Autor: Sebastian Fitzek

Inhalt: Das Buch präsentiert sich als ein all-inclusive Psychothriller: Action, überraschende Wendungen, Nahtoderlebnisse des Superhelden, gruselige Abgründe menschlicher Seelen, Folter, Verschwörung und vieles vieles mehr zwischen den Buchdeckeln. Das kann als Parallele zum Hauptthema Kreuzfahrten durchaus als angemessen verstanden werden. Um den Haupthelden – dem verdeckten Ermittler Martin Schwartz – werden im Stakkato Action- und Gruselszenen aneinander gereiht. Unermüdlich deckt er trotz hartnäckiger Widersacher Stück für Stück die Wahrheit auf – auch die über seine Frau und seine Unzulänglichkeiten seinem Sohn gegenüber. Geschwindigkeit, Spannung und Grusel können nach den ersten Seiten des Buches leider nicht mehr gesteigert werden – was schnell langweilig wird, da beim Umblättern ja schon klar ist, dass die nächste packende Überraschung kommt.

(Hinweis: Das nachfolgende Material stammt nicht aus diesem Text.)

`src/hdl/conv_pkg.sv`:
```
package conv_pkg;

    // operand and accumulator widths of one PE lane
    localparam int LANE_W = 8;
    localparam int ACC_W  = 32;

    localparam int APB_ADDR_W = 16;
    localparam int APB_DATA_W = 32;

    // paddr bits below the region field address registers or RAM words
    localparam int REG_OFS_W = 14;

    typedef logic signed [LANE_W-1:0] lane_t;
    typedef logic signed [ACC_W-1:0]  acc_t;
    typedef logic [APB_ADDR_W-1:0]    apb_addr_t;
    typedef logic [APB_DATA_W-1:0]    apb_data_t;

    typedef struct packed {
        logic      psel;
        logic      penable;
        logic      pwrite;
        apb_addr_t paddr;
        apb_data_t pwdata;
    } apb_req_t;

    typedef struct packed {
        apb_data_t prdata;
        logic      pready;
    } apb_rsp_t;

    // region select on paddr[15:14]
    localparam logic [1:0] REGION_REGS = 2'd0;
    localparam logic [1:0] REGION_MEM0 = 2'd1;
    localparam logic [1:0] REGION_MEM1 = 2'd2;

    localparam logic [REG_OFS_W-1:0] REG_CTRL     = 14'h000;
    localparam logic [REG_OFS_W-1:0] REG_LEN      = 14'h004;
    localparam logic [REG_OFS_W-1:0] REG_STATUS   = 14'h008;
    localparam logic [REG_OFS_W-1:0] REG_ACC_BASE = 14'h100;

    typedef enum logic [1:0] {IDLE, READ, DRAIN, FINISH} mover_state_e;

endpackage
```
`src/hdl/conv_apb_regs.sv`:
```
`timescale 1ns/1ps

module conv_apb_regs #(
    parameter int PE_SIZE    = 16,
    parameter int ADDR_WIDTH = 10
) (
    input  logic                                clk,
    input  logic                                arst_n_i,
    input  conv_pkg::apb_req_t                  apb_req_i,
    output conv_pkg::apb_rsp_t                  apb_rsp_o,
    input  logic                                busy_i,
    input  logic                                finish_i,
    input  conv_pkg::acc_t [PE_SIZE-1:0]        acc_i,
    output logic                                start_o,
    output logic [ADDR_WIDTH:0]                 len_o,
    output logic                                mem0_wr_o,
    output logic                                mem1_wr_o,
    output logic [ADDR_WIDTH-1:0]               wr_addr_o,
    output logic [PE_SIZE*conv_pkg::LANE_W-1:0] wr_line_o
);
    import conv_pkg::*;

    localparam int LINE_W   = PE_SIZE * LANE_W;
    localparam int WORDS    = LINE_W / APB_DATA_W;
    localparam int WORD_W   = $clog2(WORDS);
    localparam int LINE_LSB = 2 + WORD_W;
    localparam int IDX_W    = $clog2(PE_SIZE);

    logic                  wr_en;
    logic                  rd_en;
    logic [1:0]            region;
    logic [REG_OFS_W-1:0]  offset;
    logic [REG_OFS_W-1:0]  acc_ofs;
    logic                  acc_hit;
    logic [IDX_W-1:0]      acc_idx;
    logic                  mem_sel;
    logic [WORD_W-1:0]     word_sel;
    logic                  last_word;
    logic [ADDR_WIDTH-1:0] line_sel;
    logic [LINE_W-1:0]     line_q;
    logic                  done_q;
    apb_data_t             rdata;

    // all decoding happens in the access phase
    assign wr_en = apb_req_i.psel && apb_req_i.penable && apb_req_i.pwrite;
    assign rd_en = apb_req_i.psel && apb_req_i.penable && !apb_req_i.pwrite;

    assign region = apb_req_i.paddr[APB_ADDR_W-1 -: 2];
    assign offset = apb_req_i.paddr[REG_OFS_W-1:0];

    assign acc_ofs = offset - REG_ACC_BASE;
    assign acc_hit = (offset >= REG_ACC_BASE) && ((acc_ofs >> 2) < PE_SIZE);
    assign acc_idx = acc_ofs[2 +: IDX_W];

    // memory regions, bits 3:2 pick the word and the bits above pick the line
    assign mem_sel   = (region == REGION_MEM0) || (region == REGION_MEM1);
    assign word_sel  = apb_req_i.paddr[2 +: WORD_W];
    assign line_sel  = apb_req_i.paddr[LINE_LSB +: ADDR_WIDTH];
    assign last_word = (word_sel == WORD_W'(WORDS - 1));

    always_ff @(posedge clk or negedge arst_n_i) begin
        if (!arst_n_i) begin
            start_o   <= 1'b0;
            len_o     <= '0;
            done_q    <= 1'b0;
            mem0_wr_o <= 1'b0;
            mem1_wr_o <= 1'b0;
        end else begin
            start_o <= wr_en && (region == REGION_REGS) && (offset == REG_CTRL)
                       && apb_req_i.pwdata[0] && !busy_i;
            // the full line goes to the RAM one cycle after its last word
            mem0_wr_o <= wr_en && last_word && (region == REGION_MEM0);
            mem1_wr_o <= wr_en && last_word && (region == REGION_MEM1);
            if (wr_en && (region == REGION_REGS) && (offset == REG_LEN)) begin
                len_o <= apb_req_i.pwdata[ADDR_WIDTH:0];
            end
            // a new run clears done even if the previous one finishes now
            if (start_o) begin
                done_q <= 1'b0;
            end else if (finish_i) begin
                done_q <= 1'b1;
            end
        end
    end

    // line staging buffer, the last word lands here together with the commit
    always_ff @(posedge clk) begin
        if (wr_en && mem_sel) begin
            line_q[word_sel*APB_DATA_W +: APB_DATA_W] <= apb_req_i.pwdata;
            if (last_word) begin
                wr_addr_o <= line_sel;
            end
        end
    end

    assign wr_line_o = line_q;

    always_comb begin
        rdata = '0;
        if (rd_en && (region == REGION_REGS)) begin
            if (offset == REG_LEN) begin
                rdata = apb_data_t'(len_o);
            end else if (offset == REG_STATUS) begin
                rdata = apb_data_t'({done_q, busy_i});
            end else if (acc_hit) begin
                rdata = apb_data_t'(acc_i[acc_idx]);
            end
        end
        apb_rsp_o.prdata = rdata;
        apb_rsp_o.pready = 1'b1;
    end

endmodule

```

Die Entwicklung der Figuren bleibt dabei auf der Strecke – als Leser fühlte ich mich dadurch bis ans Ende des Buches seltsam außen vor. Insgesamt kam mir das Buch wie eine extra lange Ausgabe einer Sensationszeitung vor – unglaubliche Fakten, die in der Erinnerung sehr schnell verblassen.

Fazit: Wer oberflächliche Action mag, dem sei das Buch empfohlen. Lesevergnügen, im Sinne von ins-Buch-hineingezogen-werden, leider Fehlanzeige.